Мой двойной тезка и предшественник Борис Николаевич Асеев, которому я обязан хотя бы тем, что его инициативой был мой переход из Литинститута в аспирантуру ГИТИСа. Несмотря на то, что я не был комсомольцем, а это тогда было существенно, он оставил меня преподавать и дал мне мощную нагрузку сразу. Я в первый год своей работы преподавал на двух курсах в семинаре у Маркова, помогая ему, читал курс источниковедения русского театра, читал гоголевский период истории русского театра. И еще вел семинар по театральной критике на заочном отделении. Параллельно в том же году Виталий Яковлевич Виленкин позвал меня читать теорию драмы на режиссерском факультете Школы-студии МХАТ. В общем, я думаю, что педагогом стал именно тогда. Асеев считал, что студент должен обладать культурой речи, знать предмет, наконец любить знание как таковое. Экзамен у Асеева мог идти с 10 утра до 10 вечера. Я мог не разделять его точку зрения, но тот объем знаний, которым Асеев владел, выделял его среди историков русского театра того времени.
Ну и конечно, на меня влияли мои старшие друзья. Они западники. И мне волей-неволей, чтобы на наших застольях быть с ними если не на равных, то хотя бы не отставать от них, приходилось читать какую-нибудь пятую часть той специальной литературы, которую читали они. Грубо говоря, я читал не только книгу Бахтина о Достоевском, но и книгу Бахтина о Рабле. …Как один из персонажей Горького называет людей нашей профессии — «объясняющий господин». Иронически, конечно. Но тому, что объяснение само по себе может быть чрезвычайно содержательным и интересным, я научился во время наших вечерних застолий с Алексеем Вадимовичем, Видасом Юргиевичем, с их учителем — замечательным Николаем Борисовичем Томашевским, блестящим совершенно собеседником. Лекций его я никогда не слышал, но застолье с ним — одна из школ, которые я проходил.
— Как менялась жизнь в ГИТИСе в 70—80-е годы?
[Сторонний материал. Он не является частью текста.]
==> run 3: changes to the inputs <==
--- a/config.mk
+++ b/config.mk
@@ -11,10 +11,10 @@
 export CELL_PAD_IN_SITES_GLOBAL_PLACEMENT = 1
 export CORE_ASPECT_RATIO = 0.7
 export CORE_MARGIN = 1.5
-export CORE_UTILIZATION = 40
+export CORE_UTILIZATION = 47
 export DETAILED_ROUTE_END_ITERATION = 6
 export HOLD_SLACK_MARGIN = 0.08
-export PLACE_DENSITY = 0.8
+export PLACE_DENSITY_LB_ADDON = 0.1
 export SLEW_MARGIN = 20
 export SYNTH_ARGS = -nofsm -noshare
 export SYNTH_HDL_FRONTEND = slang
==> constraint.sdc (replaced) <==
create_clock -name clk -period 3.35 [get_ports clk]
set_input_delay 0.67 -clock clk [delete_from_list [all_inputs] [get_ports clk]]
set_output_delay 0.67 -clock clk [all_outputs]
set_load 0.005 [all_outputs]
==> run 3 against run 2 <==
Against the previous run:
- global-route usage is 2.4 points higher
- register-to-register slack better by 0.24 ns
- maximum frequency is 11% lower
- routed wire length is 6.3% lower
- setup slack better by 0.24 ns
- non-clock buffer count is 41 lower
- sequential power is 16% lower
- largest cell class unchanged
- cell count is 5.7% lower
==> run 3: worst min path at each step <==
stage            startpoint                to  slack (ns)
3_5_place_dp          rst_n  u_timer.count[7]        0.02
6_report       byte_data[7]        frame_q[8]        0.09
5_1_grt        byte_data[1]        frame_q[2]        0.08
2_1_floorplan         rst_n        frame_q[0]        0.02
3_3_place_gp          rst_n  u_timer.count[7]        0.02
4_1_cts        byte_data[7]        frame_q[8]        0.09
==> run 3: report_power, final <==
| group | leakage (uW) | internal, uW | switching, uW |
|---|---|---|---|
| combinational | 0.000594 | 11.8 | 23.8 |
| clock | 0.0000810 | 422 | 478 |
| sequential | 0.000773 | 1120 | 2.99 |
--- src/rtl/prio_pick.sv ---
module prio_pick #(
  parameter int unsigned N  = 8,
  parameter int unsigned LW = $clog2(N)
) (
  input  logic [N-1:0]  vec,
  output logic [LW-1:0] lvl,
  output logic          vld
);
  always_comb begin
    lvl = '0;
    vld = 1'b0;
    for (int i = N - 1; i >= 0; i--) begin
      if (vec[i]) begin
        lvl = LW'(i);
        vld = 1'b1;
      end
    end
  end
endmodule

--- src/rtl/cmd_decode.sv ---
module cmd_decode
  import irq_pkg::*;
#(
  parameter int unsigned N  = 8,
  parameter int unsigned LW = $clog2(N)
) (
  input  logic             bus_wr,
  input  logic [1:0]       bus_addr,
  input  logic [BUS_W-1:0] bus_wdata,
  input  logic [LW-1:0]    top_lvl,
  input  logic             top_vld,
  output logic [N-1:0]     clr_vec,
  output logic             mask_we,
  output logic [N-1:0]     mask_d
);
  logic cmd_we;
  assign cmd_we  = bus_wr && (bus_addr == ADR_REQ_CMD);
  assign mask_we = bus_wr && (bus_addr == ADR_MASK);
  assign mask_d  = bus_wdata[N-1:0];

  always_comb begin
    clr_vec = '0;
    if (cmd_we) begin
      if (bus_wdata == CMD_EOI_TOP) begin
        if (top_vld) clr_vec[top_lvl] = 1'b1;
      end else if (bus_wdata[7:3] == CMD_EOI_LVL) begin
        clr_vec[bus_wdata[LW-1:0]] = 1'b1;
      end
    end
  end
endmodule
— Мне кажется, что резкие изменения и, на мой взгляд, плодотворные, произошли в 1980 году, когда в качестве ректора пришел Вадим Петрович Демин. Понимаю, что я ему обязан, так как сделал заведующим кафедрой меня он. Понимаю, что это было согласовано с соответствующими инстанциями. Больше того, помню, как-то один из начальствующих людей так очень даже ревниво сказал: «Вы думаете, что вы Демину обязаны тем, что стали завкафедрой? Тут и помимо его найдутся». Но тем не менее если бы он этого не захотел, этого бы и не было. Через, по-моему, три недели после того, как я, беспартийный, в 34 года стал заведующим кафедрой, на 30-м году жизни деканом стал Сергей Александрович Исаев. Не мне судить, но омоложение на факультете происходило. В то же время я пригласил преподавать Инну Натановну Соловьеву, позвал читать спецкурс Сергея Сергеевича Аверинцева. Конечно, тогда он еще не был членкором, но фигура уже была заметная.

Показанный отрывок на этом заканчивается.